If logging messages to the database where the IDs are not unique, you must also configure a set of real time checkpoints (even if you do not intend to use real time tracking for latency calculations).

MessageTracker uses the checkpoint configuration (specifically, the parent checkpoints configured for each checkpoint) to correctly link messages together in the database. This is required so that the plug-in can match a given message with a message seen at the corresponding parent checkpoint, and not another unrelated message.

A catch-up adapter runs when the MessageTracker plug-in detects a file it should monitor where data has already been written to the file. This temporary adapter then processes only the initial file data to ensure that database logging is complete.

Catch-up adapters running in "non-unique IDs mode" also have an additional optional configuration setting overscanTime. This setting specifies how much extra time the catch-up adapter should run for once it has finished processing the initial data, using the timestamps in the source file.

It may be necessary to set this setting if messages typically have a long acknowledgement time. Consider the situation where a request is contained in the initial portion of a file handled by a catch-up adapter, and the acknowledgement is later in the file. The request will then only be acknowledged in the database if the catch-up adapter also processes the acknowledgement.

Note: However, increasing this setting will increase CPU usage, as more of the file will be processed.

Filename date generation

Message Tracker file definitions can be configured to generate a filename using the current date and time. The target filename is generated every sample, and if a file exists which matches this name the file will be monitored by the adapter (once the current file has been processed to the end).

Filenames can be generated using today date code; yesterday and tomorrow are not currently supported for Message Tracker. These are replaced in the filename using the appropriate date.

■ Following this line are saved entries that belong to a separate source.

## src/rtl/countdown_timer.sv

```systemverilog
// countdown_timer: loadable down-counter with valid/ready load and done pulse.
// Define FORMAL_PROPS_EN to embed safety/liveness properties.
module countdown_timer #(
  parameter int W = 10
) (
  input  logic         clk,
  input  logic         rst,
  input  logic         load_valid,
  output logic         load_ready,
  input  logic [W-1:0] load_value,
  input  logic         pause,
  input  logic         abort,
  output logic [W-1:0] count,
  output logic         busy,
  output logic         done
);

  typedef enum logic [1:0] {
    S_IDLE,
    S_RUN,
    S_DONE
  } state_t;

  state_t         r_state;
  state_t         w_state_nxt;
  logic [W-1:0]   r_count;
  logic [W-1:0]   w_count_nxt;
  logic           w_hs;
  logic           w_last;

  localparam logic [W-1:0] ONE = {{(W-1){1'b0}}, 1'b1};

  assign w_hs   = load_valid && (r_state == S_IDLE);
  assign w_last = (r_count == ONE);

  always_ff @(posedge clk) begin
    if (rst) begin
      r_state <= S_IDLE;
      r_count <= '0;
    end else begin
      r_state <= w_state_nxt;
      r_count <= w_count_nxt;
    end
  end

  always_comb begin
    w_state_nxt = r_state;
    w_count_nxt = r_count;
    unique case (r_state)
      S_IDLE: begin
        if (w_hs) begin
          w_count_nxt = load_value;
          if (load_value != '0) begin
            w_state_nxt = S_RUN;
          end else begin
            w_state_nxt = S_DONE;
          end
        end
      end
      S_RUN: begin
        if (abort) begin
          w_state_nxt = S_IDLE;
          w_count_nxt = '0;
        end else if (!pause) begin
          // RUN always holds count >= 1, so no underflow path
          w_count_nxt = r_count - ONE;
          if (w_last) begin
            w_state_nxt = S_DONE;
          end
        end
      end
      S_DONE: begin
        w_state_nxt = S_IDLE;
        w_count_nxt = '0;
      end
      default: begin
        w_state_nxt = S_IDLE;
        w_count_nxt = '0;
      end
    endcase
  end

  assign load_ready = (r_state == S_IDLE);
  assign busy       = (r_state == S_RUN);
  assign done       = (r_state == S_DONE);
  assign count      = r_count;

`ifdef FORMAL_PROPS_EN
  logic [W-1:0] r_shadow;

  always_ff @(posedge clk) begin
    if (rst) begin
      r_shadow <= '0;
    end else if (w_hs) begin
      r_shadow <= load_value;
    end
  end

  always_ff @(posedge clk) begin
    if (!rst) begin
      a_done_zero: assert (!done || count == '0);
      a_excl: assert (!(busy && done));
      a_bound: assert (!busy || count <= r_shadow);
      a_ready: assert (!load_ready || !busy);
    end
  end

  m_env: assume property (
    @(posedge clk) !rst && !pause && !abort
  );

  a_live: assert property (
    @(posedge clk) busy |-> s_eventually done
  );
`endif

endmodule

```
$ cat config.mk
export PLATFORM = sky130hd
export DESIGN_NAME = inst_loader
export DESIGN_NICKNAME = d
export VERILOG_FILES = /design/src/rtl/inst_loader.sv
export SDC_FILE = /design/constraint.sdc
export NUM_CORES = 1
export LEC_CHECK = 0
export CORE_UTILIZATION = 57
export CTS_CLUSTER_SIZE = 12
export DETAILED_ROUTE_END_ITERATION = 7
export GPL_ROUTABILITY_DRIVEN = 0
export GPL_TIMING_DRIVEN = 0
export PLACE_DENSITY_LB_ADDON = 0.08
export SLEW_MARGIN = 20
export SYNTH_ARGS = -nofsm -noshare
export SYNTH_HDL_FRONTEND = slang
export SYNTH_SLANG_ARGS = --single-unit
$ cat constraint.sdc
create_clock -name clk -period 2.3 [get_ports clk]
set_input_delay 0.46 -clock clk [delete_from_list [all_inputs] [get_ports clk]]
set_output_delay 0.46 -clock clk [all_outputs]
set_load 0.01 [all_outputs]
--- src/rtl/r3_sdf_stage_ctrl.sv ---
// rtl/r3_sdf_stage_ctrl.sv - radix-3 SDF stage sequencer (fill/compute phases, twiddle index, flush drain)
// Optional feature macro: R3_CTRL_DROP_CNT_EN (saturating count of samples dropped while draining)
module r3_sdf_stage_ctrl #(
    parameter int D    = 9,
    parameter int CW   = 5,
    parameter int TW_W = 5
) (
    input  logic            clk,
    input  logic            rst,
    input  logic            in_valid,
    input  logic            flush,
    output logic [1:0]      phase,
    output logic            bf_en,
    output logic            fb_wr_en,
    output logic [TW_W-1:0] tw_idx,
    output logic            tw_mult_en,
    output logic            out_valid,
    output logic            pad_zero,
    output logic            frame_start,
    output logic            frame_done,
    output logic            busy,
    output logic [7:0]      drop_cnt
);
    typedef enum logic [1:0] {IDLE, RUN, DRAIN} state_t;

    localparam logic [CW-1:0] D_C    = CW'(D);
    localparam logic [CW-1:0] D2_C   = CW'(2 * D);
    localparam logic [CW-1:0] MID_C  = CW'(2 * D - 1);
    localparam logic [CW-1:0] LAST_C = CW'(3 * D - 1);

    state_t          state_q, state_d;
    logic [CW-1:0]   cnt_q, cnt_d, cnt_nx;
    logic            has_prev_q, has_prev_d, hp_nx;
    logic            wrapped_q, wrapped_d;
    logic [1:0]      phase_q, phase_d;
    logic            bf_en_q, bf_en_d, fb_wr_en_q, fb_wr_en_d;
    logic [TW_W-1:0] tw_idx_q, tw_idx_d;
    logic            tw_mult_en_q, tw_mult_en_d, out_valid_q, out_valid_d;
    logic            pad_zero_q, pad_zero_d, frame_start_q, frame_start_d;
    logic            frame_done_q, frame_done_d, busy_q, busy_d;
    logic            adv, wrap;
    logic [1:0]      k;
    logic [CW-1:0]   n_c;
    logic [TW_W-1:0] n;

    always_comb begin
        adv = (state_q == DRAIN) | in_valid;
        // Legs 1 and 2 of the previous frame leave while the current frame fills
        if (cnt_q < D_C) begin
            phase_d = 2'd0; k = 2'd1; n_c = cnt_q;
        end else if (cnt_q < D2_C) begin
            phase_d = 2'd1; k = 2'd2; n_c = cnt_q - D_C;
        end else begin
            phase_d = 2'd2; k = 2'd0; n_c = cnt_q - D2_C;
        end
        n = TW_W'(n_c);
        case (k)
            2'd1:    tw_idx_d = n;
            2'd2:    tw_idx_d = n << 1;
            default: tw_idx_d = '0;
        endcase

        wrap   = adv && (cnt_q == LAST_C);
        cnt_nx = adv ? (wrap ? '0 : cnt_q + 1'b1) : cnt_q;
        hp_nx  = has_prev_q | wrap;

        out_valid_d   = adv & ((phase_d == 2'd2) | has_prev_q);
        tw_mult_en_d  = out_valid_d & (k != 2'd0);
        bf_en_d       = adv & (phase_d == 2'd2);
        fb_wr_en_d    = adv;
        pad_zero_d    = (state_q == DRAIN);
        frame_start_d = adv && (cnt_q == '0) && (state_q != DRAIN);
        frame_done_d  = wrap;

        state_d    = state_q;
        cnt_d      = cnt_nx;
        has_prev_d = hp_nx;
        wrapped_d  = wrapped_q;
        case (state_q)
            IDLE, RUN: begin
                if (in_valid) state_d = RUN;
                // Flush is judged against the count after this cycle's sample is taken
                if (flush) begin
                    if (cnt_nx != '0) begin
                        state_d = DRAIN; wrapped_d = 1'b0;
                    end else if (hp_nx) begin
                        state_d = DRAIN; wrapped_d = 1'b1;
                    end else begin
                        state_d = IDLE;
                    end
                end
            end
            default: begin
                if (wrap) wrapped_d = 1'b1;
                if (wrapped_q && (cnt_q == MID_C)) begin
                    state_d    = IDLE;
                    cnt_d      = '0;
                    has_prev_d = 1'b0;
                    wrapped_d  = 1'b0;
                end
            end
        endcase
        busy_d = (state_d != IDLE);
    end

    always_ff @(posedge clk or posedge rst) begin
        if (rst) begin
            state_q       <= IDLE;
            cnt_q         <= '0;
            has_prev_q    <= 1'b0;
            wrapped_q     <= 1'b0;
            phase_q       <= '0;
            bf_en_q       <= 1'b0;
            fb_wr_en_q    <= 1'b0;
            tw_idx_q      <= '0;
            tw_mult_en_q  <= 1'b0;
            out_valid_q   <= 1'b0;
            pad_zero_q    <= 1'b0;
            frame_start_q <= 1'b0;
            frame_done_q  <= 1'b0;
            busy_q        <= 1'b0;
        end else begin
            state_q       <= state_d;
            cnt_q         <= cnt_d;
            has_prev_q    <= has_prev_d;
            wrapped_q     <= wrapped_d;
            phase_q       <= phase_d;
            bf_en_q       <= bf_en_d;
            fb_wr_en_q    <= fb_wr_en_d;
            tw_idx_q      <= tw_idx_d;
            tw_mult_en_q  <= tw_mult_en_d;
            out_valid_q   <= out_valid_d;
            pad_zero_q    <= pad_zero_d;
            frame_start_q <= frame_start_d;
            frame_done_q  <= frame_done_d;
            busy_q        <= busy_d;
        end
    end

`ifdef R3_CTRL_DROP_CNT_EN
    logic [7:0] drop_cnt_q, drop_cnt_d;

    always_comb begin
        drop_cnt_d = drop_cnt_q;
        if ((state_q == DRAIN) && in_valid && (drop_cnt_q != 8'hFF))
            drop_cnt_d = drop_cnt_q + 8'd1;
    end

    always_ff @(posedge clk or posedge rst) begin
        if (rst) drop_cnt_q <= '0;
        else     drop_cnt_q <= drop_cnt_d;
    end

    assign drop_cnt = drop_cnt_q;
`else
    assign drop_cnt = '0;
`endif

    assign phase       = phase_q;
    assign bf_en       = bf_en_q;
    assign fb_wr_en    = fb_wr_en_q;
    assign tw_idx      = tw_idx_q;
    assign tw_mult_en  = tw_mult_en_q;
    assign out_valid   = out_valid_q;
    assign pad_zero    = pad_zero_q;
    assign frame_start = frame_start_q;
    assign frame_done  = frame_done_q;
    assign busy        = busy_q;
endmodule
[src/rtl/frame_scheduler_if.sv]
// -----------------------------------------------------------------------------
// frame_scheduler_if
//
// Purpose:
//   Bundles every non-clock signal of the frame scheduler: the frame tick from
//   the rate divider, the go/erase/done handshakes and pixel streams of the
//   bird and pipe drawers, the arbitrated VGA write port and the status outputs.
//
// Modports:
//   master - the scheduler side (drives step, *_go, *_erase, vga_*, status)
//   slave  - the environment side (drives frame_tick, *_done, drawer pixels)
//
// Signals:
//   frame_tick                    one-cycle frame pulse
//   step                          one-cycle game-state advance pulse
//   bird_go / pipe_go             one-cycle drawer start
//   bird_erase / pipe_erase       high for the whole of an erase phase
//   bird_done / pipe_done         drawer finished
//   bird_x/y/colour/plot          bird drawer pixel stream
//   pipe_x/y/colour/plot          pipe drawer pixel stream
//   vga_x/y/colour/plot           arbitrated VGA write port
//   busy                          high whenever the sequencer is not idle
//   missed_frames                 saturating count of dropped frame ticks
//   fault                         sticky phase-timeout flag
// -----------------------------------------------------------------------------
interface frame_scheduler_if #(
    parameter int X_W = 8,
    parameter int Y_W = 7,
    parameter int C_W = 3
);
    logic           frame_tick;
    logic           step;

    logic           bird_go;
    logic           bird_erase;
    logic           bird_done;
    logic [X_W-1:0] bird_x;
    logic [Y_W-1:0] bird_y;
    logic [C_W-1:0] bird_colour;
    logic           bird_plot;

    logic           pipe_go;
    logic           pipe_erase;
    logic           pipe_done;
    logic [X_W-1:0] pipe_x;
    logic [Y_W-1:0] pipe_y;
    logic [C_W-1:0] pipe_colour;
    logic           pipe_plot;

    logic [X_W-1:0] vga_x;
    logic [Y_W-1:0] vga_y;
    logic [C_W-1:0] vga_colour;
    logic           vga_plot;

    logic           busy;
    logic [7:0]     missed_frames;
    logic           fault;

    modport master (
        input  frame_tick,
        input  bird_done, bird_x, bird_y, bird_colour, bird_plot,
        input  pipe_done, pipe_x, pipe_y, pipe_colour, pipe_plot,
        output step,
        output bird_go, bird_erase,
        output pipe_go, pipe_erase,
        output vga_x, vga_y, vga_colour, vga_plot,
        output busy, missed_frames, fault
    );

    modport slave (
        output frame_tick,
        output bird_done, bird_x, bird_y, bird_colour, bird_plot,
        output pipe_done, pipe_x, pipe_y, pipe_colour, pipe_plot,
        input  step,
        input  bird_go, bird_erase,
        input  pipe_go, pipe_erase,
        input  vga_x, vga_y, vga_colour, vga_plot,
        input  busy, missed_frames, fault
    );
endinterface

For example, if the current date is 22-Aug-2008 the following will be produced:

Filename Generated name
app<today>.log app20080822.log

The output format for dates can be controlled by placing format codes in the date tag. Examples of this usage are shown below.

Filename Generated name
app<today %d-%m-%Y>.log app22-08-2008.log
'app<today %d%b%y>.log" app22Aug08.log

A full list of the available Time Formatting Codes are available below.

Time Formatting Codes

The following formatting codes that can be used with in this plug-in:

Specifier Replaced by
%a Abbreviated weekday name (ie Thu)
%A Full weekday name (ie Thursday).
%b Abbreviated month name (ie Aug)
%B Full month name (ie August)
%c Date and time representation (local dependant)
%d Day of the month (01-31)
%f Milliseconds. (Reads between 0 and 3 digits). The period is part of this code, to read seconds and milliseconds use %S%f. If you do not want the period included in the code please use %Of which reads just the digits.
%g Microseconds. (Reads between 0 and 6 digits). The period is part of this code, to read seconds and microseconds use %S%g. If you do not want the period included in the code please use %Og which reads just the digits.
%H Hour in 24h format (00-23)
%I Hour in 12h format (01-12)
%j Day of the year (001-366)
%m Month as a decimal number (01-12)
%M Minute (00-59)
%p AM or PM designation
%qd Day of the month (1-31) (no preceding 0 or space)
%qm Month as a decimal number (1-12) (no preceding 0 or space)
%S Second (00-61)
%U Week number with the first Sunday as the first day of week one (00-53)
%w Weekday as a decimal number with Sunday as 0 (0-6)
%W Week number with the first Monday as the first day of week one (00-53)
%x Date representation (local dependant)
%X Time representation (local dependant)
%y Year, last two digits (00-99)
%Y Year, last all digits (ie 2008)
%Z, %z Timezone name or abbreviation (ie CDT)
%% A % sign

On Unix systems some conversion specifications can be modified by preceding the conversion specifier character by the E or O modifier to indicate that an alternative format should be used. If the alternative format or specification does not exist for the current locale, the behaviour will be as if the unmodified conversion specification were used. (SU) The Single Unix Specification mentions %Ec, %EC, %Ex, %EX, %Ey, %EY, %Od, %Oe, %OH, %OI, %Om, %OM, %OS, %Ou, %OU, %OV, %Ow, %OW, %Oy, where the effect of the O modifier is to use alternative numeric symbols (say, roman numerals), and that of the E modifier is to use a locale-dependent alternative representation.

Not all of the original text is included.